Data extracts:

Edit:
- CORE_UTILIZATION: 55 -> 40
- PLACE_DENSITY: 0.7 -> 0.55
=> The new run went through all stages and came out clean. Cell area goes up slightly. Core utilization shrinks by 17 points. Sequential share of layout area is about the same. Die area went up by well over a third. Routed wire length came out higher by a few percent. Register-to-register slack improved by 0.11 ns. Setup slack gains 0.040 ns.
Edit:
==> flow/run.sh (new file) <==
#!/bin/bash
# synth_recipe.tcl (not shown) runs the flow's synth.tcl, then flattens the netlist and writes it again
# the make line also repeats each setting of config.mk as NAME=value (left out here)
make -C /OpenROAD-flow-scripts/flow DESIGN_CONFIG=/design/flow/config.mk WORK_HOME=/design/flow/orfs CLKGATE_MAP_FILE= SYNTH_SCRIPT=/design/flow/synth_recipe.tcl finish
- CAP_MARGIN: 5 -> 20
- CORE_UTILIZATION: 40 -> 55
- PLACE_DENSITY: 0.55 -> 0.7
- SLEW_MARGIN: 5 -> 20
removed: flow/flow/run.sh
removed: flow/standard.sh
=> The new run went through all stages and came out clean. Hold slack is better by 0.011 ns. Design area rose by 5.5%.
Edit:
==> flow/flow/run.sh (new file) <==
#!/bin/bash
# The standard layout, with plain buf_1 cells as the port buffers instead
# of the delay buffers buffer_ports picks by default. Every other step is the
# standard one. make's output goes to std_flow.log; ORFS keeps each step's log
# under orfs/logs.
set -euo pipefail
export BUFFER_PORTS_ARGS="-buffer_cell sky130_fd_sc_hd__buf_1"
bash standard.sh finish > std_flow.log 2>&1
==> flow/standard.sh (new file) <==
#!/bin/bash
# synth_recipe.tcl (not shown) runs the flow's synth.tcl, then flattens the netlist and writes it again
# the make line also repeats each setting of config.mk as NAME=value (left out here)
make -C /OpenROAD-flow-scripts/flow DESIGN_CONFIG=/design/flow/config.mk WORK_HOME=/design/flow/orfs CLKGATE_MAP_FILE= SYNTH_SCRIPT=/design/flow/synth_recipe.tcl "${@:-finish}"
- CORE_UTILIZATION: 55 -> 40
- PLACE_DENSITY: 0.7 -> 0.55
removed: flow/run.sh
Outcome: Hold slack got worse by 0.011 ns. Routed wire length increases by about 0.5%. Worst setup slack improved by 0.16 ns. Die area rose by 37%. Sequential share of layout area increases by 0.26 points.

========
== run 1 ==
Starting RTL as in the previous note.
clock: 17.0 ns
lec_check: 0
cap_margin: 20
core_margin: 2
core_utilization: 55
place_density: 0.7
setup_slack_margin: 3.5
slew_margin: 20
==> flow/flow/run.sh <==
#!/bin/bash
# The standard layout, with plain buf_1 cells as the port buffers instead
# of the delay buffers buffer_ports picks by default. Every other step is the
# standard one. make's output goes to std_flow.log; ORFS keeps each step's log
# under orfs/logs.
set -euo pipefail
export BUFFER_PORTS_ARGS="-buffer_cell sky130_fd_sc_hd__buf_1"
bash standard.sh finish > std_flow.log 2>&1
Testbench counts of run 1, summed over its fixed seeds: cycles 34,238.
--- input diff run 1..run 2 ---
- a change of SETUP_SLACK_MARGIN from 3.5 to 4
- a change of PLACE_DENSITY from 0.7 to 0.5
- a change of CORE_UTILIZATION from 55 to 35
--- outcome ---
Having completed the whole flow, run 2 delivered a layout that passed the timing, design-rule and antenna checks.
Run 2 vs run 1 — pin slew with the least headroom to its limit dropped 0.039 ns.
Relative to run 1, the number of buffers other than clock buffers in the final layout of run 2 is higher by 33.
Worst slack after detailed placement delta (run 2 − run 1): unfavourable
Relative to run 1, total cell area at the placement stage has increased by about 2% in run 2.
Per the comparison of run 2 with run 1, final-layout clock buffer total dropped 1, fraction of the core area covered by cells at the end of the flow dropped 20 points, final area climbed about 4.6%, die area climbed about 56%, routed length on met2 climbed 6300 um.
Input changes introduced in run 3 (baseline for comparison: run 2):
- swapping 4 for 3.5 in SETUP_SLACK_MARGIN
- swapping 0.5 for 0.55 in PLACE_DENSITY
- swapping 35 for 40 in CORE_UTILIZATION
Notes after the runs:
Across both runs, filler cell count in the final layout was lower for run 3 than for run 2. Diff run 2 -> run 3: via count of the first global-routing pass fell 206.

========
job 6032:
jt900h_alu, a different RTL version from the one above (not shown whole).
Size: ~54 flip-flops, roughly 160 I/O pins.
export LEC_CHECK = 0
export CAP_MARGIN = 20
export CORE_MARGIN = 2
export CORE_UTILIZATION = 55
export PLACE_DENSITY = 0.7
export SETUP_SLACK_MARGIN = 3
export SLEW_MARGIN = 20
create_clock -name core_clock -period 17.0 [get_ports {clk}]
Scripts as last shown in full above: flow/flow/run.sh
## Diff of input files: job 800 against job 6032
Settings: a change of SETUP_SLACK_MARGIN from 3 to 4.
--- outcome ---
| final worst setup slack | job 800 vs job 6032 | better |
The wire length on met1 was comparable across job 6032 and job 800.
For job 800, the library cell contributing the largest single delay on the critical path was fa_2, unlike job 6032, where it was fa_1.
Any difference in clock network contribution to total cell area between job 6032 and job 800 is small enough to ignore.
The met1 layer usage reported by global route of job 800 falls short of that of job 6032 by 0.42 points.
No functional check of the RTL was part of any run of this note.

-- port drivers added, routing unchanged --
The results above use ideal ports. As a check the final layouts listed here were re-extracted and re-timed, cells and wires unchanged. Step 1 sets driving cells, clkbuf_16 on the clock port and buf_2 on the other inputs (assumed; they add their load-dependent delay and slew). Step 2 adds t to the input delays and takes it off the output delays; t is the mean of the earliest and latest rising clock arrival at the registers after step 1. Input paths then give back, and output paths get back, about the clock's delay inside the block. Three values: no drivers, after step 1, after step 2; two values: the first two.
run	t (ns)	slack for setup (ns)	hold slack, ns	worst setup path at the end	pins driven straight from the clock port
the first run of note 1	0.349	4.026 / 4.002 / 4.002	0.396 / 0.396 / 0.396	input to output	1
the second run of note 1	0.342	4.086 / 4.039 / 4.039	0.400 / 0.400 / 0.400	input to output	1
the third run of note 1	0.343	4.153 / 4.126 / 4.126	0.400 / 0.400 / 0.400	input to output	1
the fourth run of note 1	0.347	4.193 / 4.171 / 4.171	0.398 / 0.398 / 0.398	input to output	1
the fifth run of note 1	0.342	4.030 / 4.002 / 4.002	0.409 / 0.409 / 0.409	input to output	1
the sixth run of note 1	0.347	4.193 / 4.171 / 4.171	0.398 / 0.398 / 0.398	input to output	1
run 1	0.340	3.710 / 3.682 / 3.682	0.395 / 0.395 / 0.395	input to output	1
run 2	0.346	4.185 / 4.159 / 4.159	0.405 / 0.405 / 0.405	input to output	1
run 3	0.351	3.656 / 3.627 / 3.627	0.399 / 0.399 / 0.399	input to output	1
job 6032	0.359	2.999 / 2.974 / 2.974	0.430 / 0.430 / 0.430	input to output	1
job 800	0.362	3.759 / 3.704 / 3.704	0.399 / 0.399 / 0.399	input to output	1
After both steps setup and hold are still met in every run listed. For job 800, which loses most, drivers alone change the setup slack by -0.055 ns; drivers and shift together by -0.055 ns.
This is an optimization exercise on Yosys and OpenROAD, whose aim is small area, not a production implementation.
Only simulation tests tie the RTL to the original design; equivalence was not proved.

==> flow/design.v, too long to show whole: its modules and the start of the top module <==
// module FA: 4 lines
// module HA: 4 lines
// module AO22: 3 lines
// module XNOR2: 3 lines
// module OR2: 3 lines
// module AOI21: 3 lines
// module AOI222: 3 lines
// module ADD3A: 149 lines
// module CPA: 350 lines
// module MulRawFN: 1683 lines
module MulRawFN(
  input         clock,
  input         reset,
  input         io_a_isNaN,
  input         io_a_isInf,
  input         io_a_isZero,
  input  [8:0]  io_a_exp,
  input  [22:0] io_a_sig,
  input         io_b_isNaN,
  input         io_b_isInf,
  input         io_b_isZero,
  input  [8:0]  io_b_exp,
  input  [22:0] io_b_sig,
  output        io_invalidExc,
  output        io_rawOut_isNaN,
  output        io_rawOut_isInf,
  output        io_rawOut_isZero,
  output [8:0]  io_rawOut_exp,
  output [22:0] io_rawOut_sig
);
  // ...
==> flow/flow/run.sh <==
#!/bin/bash
# Standard ORFS flow (the standard.sh, unchanged synthesis), with the port
# buffers made from buf_2 cells and power recovery (downsizing of gates with
# positive slack) after global routing.
set -euo pipefail
export BUFFER_PORTS_ARGS="-buffer_cell sky130_fd_sc_hd__buf_2"
export RECOVER_POWER=100
bash standard.sh > standard.log 2>&1
==> flow/standard.sh <==
#!/bin/bash
# synth_recipe.tcl (not shown) runs the flow's synth.tcl, then flattens the netlist and writes it again
# the make line also repeats each setting of config.mk as NAME=value (left out here)
make -C /OpenROAD-flow-scripts/flow DESIGN_CONFIG=/design/flow/config.mk WORK_HOME=/design/flow/orfs CLKGATE_MAP_FILE= SYNTH_SCRIPT=/design/flow/synth_recipe.tcl "${@:-finish}"
==> flow/config.mk <==
export PLATFORM = sky130hd
export DESIGN_NAME = MulRawFN
export DESIGN_NICKNAME = MulRawFN
export VERILOG_FILES = /design/flow/design.v
export SDC_FILE = /design/flow/constraint.sdc
export NUM_CORES = 4
export LEC_CHECK = 0
export CAP_MARGIN = 20
export CELL_PAD_IN_SITES_DETAIL_PLACEMENT = 1
export CELL_PAD_IN_SITES_GLOBAL_PLACEMENT = 1
export CORE_MARGIN = 2
export CORE_UTILIZATION = 40
export SLEW_MARGIN = 20
export SYNTH_HIERARCHICAL = 1
export SYNTH_MINIMUM_KEEP_SIZE = 0
==> flow/constraint.sdc <==
create_clock -name core_clock -period 8.5 [get_ports {clock}]
set_input_delay 1.7000 -clock core_clock [delete_from_list [all_inputs] [get_ports {clock}]]
set_output_delay 1.7000 -clock core_clock [all_outputs]
set_load 0.01 [all_outputs]
Background: an optimization exercise with open tools, aiming at small area. Do not read the settings as production practice.
In this exercise RTL edits were held to simulation tests only and were not proved equivalent to the original.
Power is estimated from default activity; no workload was simulated.

==> module buffer, before the edit <==
module buffer(
	input clk,
	input rst,
	input [3:0] p_in,
	input read,
	input write,
	output reg [23:0] memory,
	output reg [2:0] fullness,
	output reg [15:0] time_total,
	output reg [9:0] input_count,
	output reg [7:0] drop_count
);
	reg [13:0] nage [0:5];         
	wire [13:0] age [0:5];
	genvar g;
	generate for (g = 0; g < 6; g = g + 1) begin : g_age
		assign age[g] = ~nage[g];
	end endgenerate
	wire rd = read & (fullness != 3'd0);
	wire drop = write & ~rd & (fullness == 3'd6);
	wire sh = rd | drop;
	wire [2:0] f1 = fullness - {2'd0, rd};
	wire [2:0] f2 = f1 + {2'd0, write & ~drop};
	wire nr = ~rst;
	wire s_sh = sh & nr;           
	wire s_hold = ~sh & nr;        
	integer j, k;
	reg [13:0] x;
	reg [14:0] cc;
	reg [5:0] wrap;
	reg [13:0] n [0:5];
	always @(*) begin
		for (j = 0; j < 6; j = j + 1) begin
			if (j < 5) x = (age[(j + 1) % 6] & {14{s_sh}}) | (age[j] & {14{s_hold}});
			else x = age[j] & {14{s_hold}};
			cc[0] = nr & (j < f2);
			for (k = 0; k < 14; k = k + 1) begin
				n[j][k] = x[k] ^ cc[k];
				cc[k + 1] = x[k] & cc[k];
			end
			wrap[j] = cc[14];
		end
	end
	wire s1 = wrap[0] ^ wrap[1] ^ wrap[2];
	wire k1 = (wrap[0] & wrap[1]) | (wrap[0] & wrap[2]) | (wrap[1] & wrap[2]);
	wire s2 = wrap[3] ^ wrap[4] ^ wrap[5];
	wire k2 = (wrap[3] & wrap[4]) | (wrap[3] & wrap[5]) | (wrap[4] & wrap[5]);
	wire [1:0] wc = {k1 ^ k2 ^ (s1 & s2), s1 ^ s2};
	wire [15:0] tt = time_total & {16{nr}};
	wire [15:0] v = ~({wc, age[0] & {14{sh}}} & {16{nr}});
	wire [2:0] fz = f2 & {3{nr}};
	reg [15:0] ps, pc;
	reg [16:0] tc;
	reg [15:0] tn;
	always @(*) begin
		for (k = 0; k < 16; k = k + 1) begin
			if (k < 3) begin
				ps[k] = tt[k] ^ v[k] ^ fz[k];
				pc[k] = (tt[k] & v[k]) | (tt[k] & fz[k]) | (v[k] & fz[k]);
			end else begin
				ps[k] = tt[k] ^ v[k];
				pc[k] = tt[k] & v[k];
			end
		end
		tc[0] = 1'b1;
		for (k = 0; k < 16; k = k + 1) begin
			if (k == 0) begin
				tn[k] = ps[k] ^ tc[k];
				tc[k + 1] = ps[k] & tc[k];
			end else begin
				tn[k] = ps[k] ^ pc[k - 1] ^ tc[k];
				tc[k + 1] = (ps[k] & pc[k - 1]) | (ps[k] & tc[k]) | (pc[k - 1] & tc[k]);
			end
		end
	end
	wire [9:0] icq = input_count & {10{nr}};
	wire [7:0] dcq = drop_count & {8{nr}};
	reg [10:0] ic;
	reg [8:0] dc;
	reg [9:0] icn;
	reg [7:0] dcn;
	always @(*) begin
		ic[0] = write & nr;
		for (k = 0; k < 10; k = k + 1) begin
			icn[k] = icq[k] ^ ic[k];
			ic[k + 1] = icq[k] & ic[k];
		end
		dc[0] = drop & nr;
		for (k = 0; k < 8; k = k + 1) begin
			dcn[k] = dcq[k] ^ dc[k];
			dc[k + 1] = dcq[k] & dc[k];
		end
	end
	reg [5:0] wsel;
	reg [23:0] mn;
	always @(*) begin
		for (j = 0; j < 6; j = j + 1) begin
			wsel[j] = write & nr & (j == 5 ? (f1 >= 3'd5) : (f1 == j));
			if (j < 5)
				mn[4 * j +: 4] = (memory[4 * ((j + 1) % 6) +: 4] & {4{s_sh & ~wsel[j]}}) |
					(memory[4 * j +: 4] & {4{s_hold & ~wsel[j]}}) | (p_in & {4{wsel[j]}});
			else
				mn[4 * j +: 4] = (memory[4 * j +: 4] & {4{s_hold & ~wsel[j]}}) | (p_in & {4{wsel[j]}});
		end
	end
	always @(posedge clk) begin
		for (j = 0; j < 6; j = j + 1) nage[j] <= ~n[j];
		memory <= mn;
		fullness <= f2 & {3{nr}};
		time_total <= tn;
		input_count <= icn;
		drop_count <= dcn;
	end
endmodule
clock: 12.0 ns
lec_check: 0
abc_area: 1
cap_margin: 20
core_margin: 2
core_utilization: 70
slew_margin: 20
standard.sh (not shown) runs the stock make flow with config.mk's settings and CLKGATE_MAP_FILE= SYNTH_SCRIPT=/design/flow/synth_recipe.tcl, a recipe that flattens the netlist after the stock synthesis.
==> flow/flow/run.sh <==
#!/bin/bash
# Layout flow: the standard ORFS flow (standard.sh) with
#  - synthesis by flow/synth.tcl (area-oriented logic mapping, same registers),
#  - port buffers of the smallest buffer cell instead of clkdlybuf4s50_1,
#  - clock tree synthesis with sink clusters of at most 25 sinks and 70 um
#    and without dummy loads.
# The make output goes to flow.log; ORFS keeps each step's log under orfs/logs.
set -euo pipefail
W=$PWD
bash standard.sh \
  "SYNTH_SCRIPT=$W/flow/synth.tcl" \
  "BUFFER_PORTS_ARGS=-buffer_cell sky130_fd_sc_hd__buf_1" \
  "CTS_ARGS=-sink_clustering_enable -repair_clock_nets -sink_clustering_size 25 -sink_clustering_max_diameter 70 -dont_use_dummy_load" \
  finish > "$W/flow.log" 2>&1
==> flow/flow/area.abc <==
strash
dch -f
amap
topo
==> flow/flow/synth.tcl <==
# The standard synthesis (synth_recipe.tcl), with three changes to the
# logic mapping only: Yosys's synth runs without its internal abc pass, so
# extract_fa sees the ripple adders as the RTL writes them; extract_fa only
# extracts full adders (half adders are left to ABC, which can then merge
# the inversions of the inverted age registers into the increment logic);
# and the final ABC mapping uses flow/area.abc, an area-only mapping without
# buffering or upsizing (placement repairs slew, capacitance and timing).
# Registers and their names are the same as in the standard synthesis.
set flow_dir [file dirname [file normalize [info script]]]
proc synth {args} { yosys synth -nofsm -noshare -noabc {*}$args }
proc abc {args} {
  set i [lsearch -exact $args -script]
  if { $i >= 0 } { lset args [expr { $i + 1 }] $::flow_dir/area.abc }
  yosys abc {*}$args
}
proc extract_fa {args} { yosys extract_fa -fa }
source $::env(SCRIPTS_DIR)/synth.tcl
# left out here: clear keep_hierarchy, flatten, clean up, hide names made inside functions, write 1_2_yosys.v
==> next run, changes <==
--- a/flow/design.v
+++ b/flow/design.v
@@ -140,12 +140,12 @@
 	always @(*) begin
 		for (j = 0; j < 6; j = j + 1) begin
 			wsel[j] = write & nr & (j == 5 ? (f1 >= 3'd5) : (f1 == j));
 			if (j < 5)
-				mn[4 * j +: 4] = (memory[4 * ((j + 1) % 6) +: 4] & {4{s_sh & ~wsel[j]}}) |
-					(memory[4 * j +: 4] & {4{s_hold & ~wsel[j]}}) | (p_in & {4{wsel[j]}});
+				mn[4 * j +: 4] = (memory[4 * ((j + 1) % 6) +: 4] & {4{s_sh}}) |
+					(memory[4 * j +: 4] & {4{s_hold}}) | (p_in & {4{wsel[j]}});
 			else
-				mn[4 * j +: 4] = (memory[4 * j +: 4] & {4{s_hold & ~wsel[j]}}) | (p_in & {4{wsel[j]}});
+				mn[4 * j +: 4] = (memory[4 * j +: 4] & {4{s_hold}}) | (p_in & {4{wsel[j]}});
 		end
 	end
 	always @(posedge clk) begin
 		for (j = 0; j < 6; j = j + 1) nage[j] <= ~n[j];
The new run completed without violations.
Final cell count came out lower by 2.1%.
Design area went down by 0.95%.
Hold slack loses 10 ps.
Combinational power went down by 8.2%.
Synthesized cell count went down by 2.4%.
Core utilization grows by 0.83 points.
Via count fell by 1.4%.

## separate check: timing with driven ports
How much do the figures lean on ideal ports? The routed layouts below were timed once more, with nothing changed but the port constraints. Step 1, drivers: a clkbuf_16 drives clk and a buf_2 each remaining input, both assumed. Step 2 adds t to the input delays and takes it off the output delays; t is the mean of the earliest and latest rising clock arrival at the registers after step 1. Input paths then give back, and output paths get back, about the clock's delay inside the block. Three values: no drivers, after step 1, after step 2; two values: the first two.
run | shift t [ns] | setup WS [ns] | worst slew at a driven data input, ns
the first run | 0.635 | 1.508 / 1.508 / 1.091 | 0.04
the second run | 0.643 | 1.617 / 1.617 / 1.249 | 0.05
After both steps every run listed still meets setup and hold. The setup slack of the first run, which loses most, moves by 0.000 ns with the drivers and by -0.417 ns with both steps.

Exercise requirements:
All that is wanted is the stretch of lines above from the one containing "- a change of SETUP_SLACK_MARGIN" through the one containing "Run 2 vs run", duplicated exactly.

Task output:
- a change of SETUP_SLACK_MARGIN from 3.5 to 4
- a change of PLACE_DENSITY from 0.7 to 0.5
- a change of CORE_UTILIZATION from 55 to 35
--- outcome ---
Having completed the whole flow, run 2 delivered a layout that passed the timing, design-rule and antenna checks.
Run 2 vs run 1 — pin slew with the least headroom to its limit dropped 0.039 ns.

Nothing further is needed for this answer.